This is an optimization exercise on Yosys and OpenROAD, whose aim is small area, a short achievable clock period and few clock cycles, not a production implementation.
RTL that was checked went through simulation tests only; none was proved equivalent to the original.
Power is estimated from default activity; no workload was simulated.

Design motion_command_text_parser_top, start of the top module:
module motion_command_text_parser_top
(
    input  logic          clk,
    input  logic          rst_n,
    input  logic          cmd_valid,
    output logic          cmd_ready,
    input  logic [7:0]    cmd_ch,
    output logic          rec_valid,
    input  logic          rec_ready,
    output logic [2:0]    rec_record_index,
    output logic [31:0]   rec_joint_angle,
    output logic [31:0]   rec_start_reload,
    output logic [31:0]   rec_target_reload,
    output logic [31:0]   rec_duration_ms,
    output logic          rec_accepted,
    output logic          rec_last_record
);
    logic        busy;
    logic        in_v;
    logic [7:0]  in_ch;
    logic        push;
    logic [1:0]  push_lane;
    logic        push_bank;
    logic [31:0] value;
    logic        term;
    logic        term_acc;
    logic        term_bank;
    assign cmd_ready = !busy || (cmd_ch != 8'h00);
    always_ff @(posedge clk or negedge rst_n)
    begin
        if (!rst_n)
            in_v <= 1'b0;
        else
            in_v <= cmd_valid && cmd_ready;
    end
    always_ff @(posedge clk)
        in_ch <= cmd_ch;
    cmdp_parser u_parser (
        .clk       (clk),
        .rst_n     (rst_n),
        .in_v      (in_v),
        .ch        (in_ch),
        .push      (push),
        .push_lane (push_lane),
  ...
clock: 18.0 ns
lec_check: 0
cap_margin: 20
core_margin: 2
core_utilization: 70
slew_margin: 20
standard.sh (not shown) runs the stock make flow with config.mk's settings and CLKGATE_MAP_FILE= SYNTH_SCRIPT=/design/flow/synth_recipe.tcl, a recipe that flattens the netlist after the stock synthesis.
==> flow/flow/run.sh <==
#!/bin/bash
# Own layout flow: the standard ORFS flow (standard.sh, with the standard
# synthesis unchanged) plus:
#  - port buffers made from a plain buffer cell (every port still gets one);
#  - cr.tcl after floorplan: a fast two-level copy of the cmd_ready logic drives
#    the cmd_ready port (the synthesized logic keeps driving the internal loads);
#  - repair_timing asked for extra setup margin;
#  - CTS without dummy loads.
set -euo pipefail
W=$(pwd)
export BUFFER_PORTS_ARGS="-buffer_cell sky130_fd_sc_hd__buf_1"
export SETUP_SLACK_MARGIN=10.4
export POST_FLOORPLAN_TCL="$W/flow/cr.tcl"
export CTS_ARGS="-sink_clustering_enable -repair_clock_nets -buf_list sky130_fd_sc_hd__clkbuf_8 -sink_clustering_size 18 -sink_clustering_max_diameter 55 -dont_use_dummy_load"
bash standard.sh > standard.log 2>&1
Other scripts of this flow, unchanged in this note and not shown: flow/flow/cr.tcl
Next try:
--- a/flow/design.v
+++ b/flow/design.v
@@ -91,25 +91,25 @@
             cmdp_pkg::P_N1: after = cmdp_pkg::P_S;
             cmdp_pkg::P_N2: after = cmdp_pkg::P_T;
             cmdp_pkg::P_N3: after = (jn_reg == 3'd5) ? cmdp_pkg::P_TT : cmdp_pkg::P_J;
             default:        after = cmdp_pkg::P_END;
         endcase
     end
     assign nd      = neg_reg;
     assign d       = ch[3:0];
     assign a       = dig_reg ? {{4{acc_reg[31]}}, acc_reg} : 36'd0;
     assign sd      = nd ? (36'd0 - {32'd0, d}) : {32'd0, d};
     assign t       = (a << 3) + (a << 1) + sd;
     assign sat_p   = !nd && ((acc_reg > 32'd214748364) || ((acc_reg == 32'd214748364) && (d >= 4'd8)));
-    assign sat_n   =  nd && (($signed(acc_reg) < -32'sd214748364) || (($signed(acc_reg) == -32'sd214748364) && (d == 4'd9)));
+    assign sat_n   =  nd && ((acc_reg[31] && (acc_reg < 32'hF3333334)) || ((acc_reg == 32'hF3333334) && (d == 4'd9)));
     assign acc_new = (dig_reg && (sat_p || sat_n)) ? {nd, {31{!nd}}} : t[31:0];
     always_comb
     begin
         lit      = cmdp_pkg::CH_DIG1 + {5'd0, jn_reg};
         skip_ws  = 1'b0;
         lit_next = cmdp_pkg::P_FAIL;
         case ((in_num && dig_reg && !digit) ? after : pos_reg)
             cmdp_pkg::P_M:  begin lit = cmdp_pkg::CH_M; lit_next = cmdp_pkg::P_O; end
             cmdp_pkg::P_O:  begin lit = cmdp_pkg::CH_O; lit_next = cmdp_pkg::P_V; end
             cmdp_pkg::P_V:  begin lit = cmdp_pkg::CH_V; lit_next = cmdp_pkg::P_E; end
             cmdp_pkg::P_E:  begin lit = cmdp_pkg::CH_E; lit_next = cmdp_pkg::P_J; end
             cmdp_pkg::P_J:  begin lit = cmdp_pkg::CH_J; lit_next = cmdp_pkg::P_JD; skip_ws = 1'b1; end
After rerunning:
- The new run completed with no timing, DRC or antenna violations
- cell count stays the same
- clock skew increases by 0.0057 ns
- critical path depth does not change
- count of clock-buffer cells in the layout decreases by 2
- utilization decreases by 0.27 points
- wire length decreases by 3.4%
- worst hold slack gets worse by 0.020 ns
- clock power is about the same
- worst setup slack gets better by 0.0066 ns
- via count decreases by 1.7%
- fmax hardly moves
- global-route usage decreases by 0.59 points
- flip-flop and latch count stays the same
- power increases by about 3.2%
Testbench counts after the change, summed over its fixed seeds: cycles 74,613.
Only the layout flow was run in the first run of this note; the RTL was not checked for function there.

-- afterwards: timing with drivers on the ports --
How much do the figures lean on ideal ports? The routed layouts below were timed once more, with nothing changed but the port constraints.
Step 1 (the two cells are an assumption about what drives the block):
set clk [get_ports {clk}]
set_driving_cell -lib_cell sky130_fd_sc_hd__clkbuf_16 $clk
set_driving_cell -lib_cell sky130_fd_sc_hd__buf_2 [delete_from_list [all_inputs] $clk]
Step 2 adds t to the input delays and takes it off the output delays; t is the mean of the earliest and latest rising clock arrival at the registers after step 1. Input paths then give back, and output paths get back, about the clock's delay inside the block.
a / b / c = no drivers / after step 1 / after step 2; a / b = the first two.
run | t (ns) | setup WS [ns] | worst setup path after step 2 | slew at the worst register clock pin (ns) | worst data-port slew with drivers (ns)
the first run | 0.720 | 10.314 / 10.273 / 10.273 | input to output | 0.11 / 0.11 | 0.05
the second run | 0.719 | 10.321 / 10.282 / 10.282 | input to output | 0.11 / 0.11 | 0.06
After both steps every run listed still meets setup and hold. The setup slack of the first run, which loses most, moves by -0.041 ns with the drivers and by -0.041 ns with both steps.
From an optimization exercise on the open Yosys and OpenROAD flow, aimed at small area, a short achievable clock period and few clock cycles per item; shortcuts taken in it are not production practice.
Where RTL was checked, it was by simulation tests only, not by an equivalence proof against the original.
Function not checked in run 1: the RTL went through the layout flow alone.
Power is estimated from default activity; no workload was simulated.

--- flow/run.sh ---
#!/bin/bash
# synth_recipe.tcl (not shown) runs the flow's synth.tcl, then flattens the netlist and writes it again
# the make line also repeats each setting of config.mk as NAME=value (left out here)
make -C /OpenROAD-flow-scripts/flow DESIGN_CONFIG=/design/flow/config.mk WORK_HOME=/design/flow/orfs CLKGATE_MAP_FILE= SYNTH_SCRIPT=/design/flow/synth_recipe.tcl finish
--- flow/config.mk ---
export PLATFORM = sky130hd
export DESIGN_NAME = keyExpansionTop
export DESIGN_NICKNAME = keyExpansionTop
export VERILOG_FILES = /design/flow/design.v
export SDC_FILE = /design/flow/constraint.sdc
export NUM_CORES = 4
export LEC_CHECK = 0
export CAP_MARGIN = 20
export CORE_MARGIN = 2
export CORE_UTILIZATION = 40
export SLEW_MARGIN = 20
--- flow/constraint.sdc ---
create_clock -name core_clock -period 10.0 [get_ports {clock}]
set_input_delay 2.0000 -clock core_clock [delete_from_list [all_inputs] [get_ports {clock}]]
set_output_delay 2.0000 -clock core_clock [all_outputs]
set_load 0.01 [all_outputs]
--- flow/design.v ---
package aesKeyPkg;
	typedef logic [31:0] word32;  
	typedef logic [127:0] aesKey128;  
	typedef logic [1407:0] expandedKey;  
	typedef logic [3:0] roundIndex;
	typedef logic [7:0] rconByte;
	localparam roundIndex numRounds = 4'd10;
	localparam int numWords = 14;
endpackage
------------------------------------------------------------------------
The task
From the data above, return every line from the line that has "slew_margin: 20" up to and including the line that has "32'd214748364) && (d >= 4'd8)));", exactly.

Task response
slew_margin: 20
standard.sh (not shown) runs the stock make flow with config.mk's settings and CLKGATE_MAP_FILE= SYNTH_SCRIPT=/design/flow/synth_recipe.tcl, a recipe that flattens the netlist after the stock synthesis.
==> flow/flow/run.sh <==
#!/bin/bash
# Own layout flow: the standard ORFS flow (standard.sh, with the standard
# synthesis unchanged) plus:
#  - port buffers made from a plain buffer cell (every port still gets one);
#  - cr.tcl after floorplan: a fast two-level copy of the cmd_ready logic drives
#    the cmd_ready port (the synthesized logic keeps driving the internal loads);
#  - repair_timing asked for extra setup margin;
#  - CTS without dummy loads.
set -euo pipefail
W=$(pwd)
export BUFFER_PORTS_ARGS="-buffer_cell sky130_fd_sc_hd__buf_1"
export SETUP_SLACK_MARGIN=10.4
export POST_FLOORPLAN_TCL="$W/flow/cr.tcl"
export CTS_ARGS="-sink_clustering_enable -repair_clock_nets -buf_list sky130_fd_sc_hd__clkbuf_8 -sink_clustering_size 18 -sink_clustering_max_diameter 55 -dont_use_dummy_load"
bash standard.sh > standard.log 2>&1
Other scripts of this flow, unchanged in this note and not shown: flow/flow/cr.tcl
Next try:
--- a/flow/design.v
+++ b/flow/design.v
@@ -91,25 +91,25 @@
             cmdp_pkg::P_N1: after = cmdp_pkg::P_S;
             cmdp_pkg::P_N2: after = cmdp_pkg::P_T;
             cmdp_pkg::P_N3: after = (jn_reg == 3'd5) ? cmdp_pkg::P_TT : cmdp_pkg::P_J;
             default:        after = cmdp_pkg::P_END;
         endcase
     end
     assign nd      = neg_reg;
     assign d       = ch[3:0];
     assign a       = dig_reg ? {{4{acc_reg[31]}}, acc_reg} : 36'd0;
     assign sd      = nd ? (36'd0 - {32'd0, d}) : {32'd0, d};
     assign t       = (a << 3) + (a << 1) + sd;
     assign sat_p   = !nd && ((acc_reg > 32'd214748364) || ((acc_reg == 32'd214748364) && (d >= 4'd8)));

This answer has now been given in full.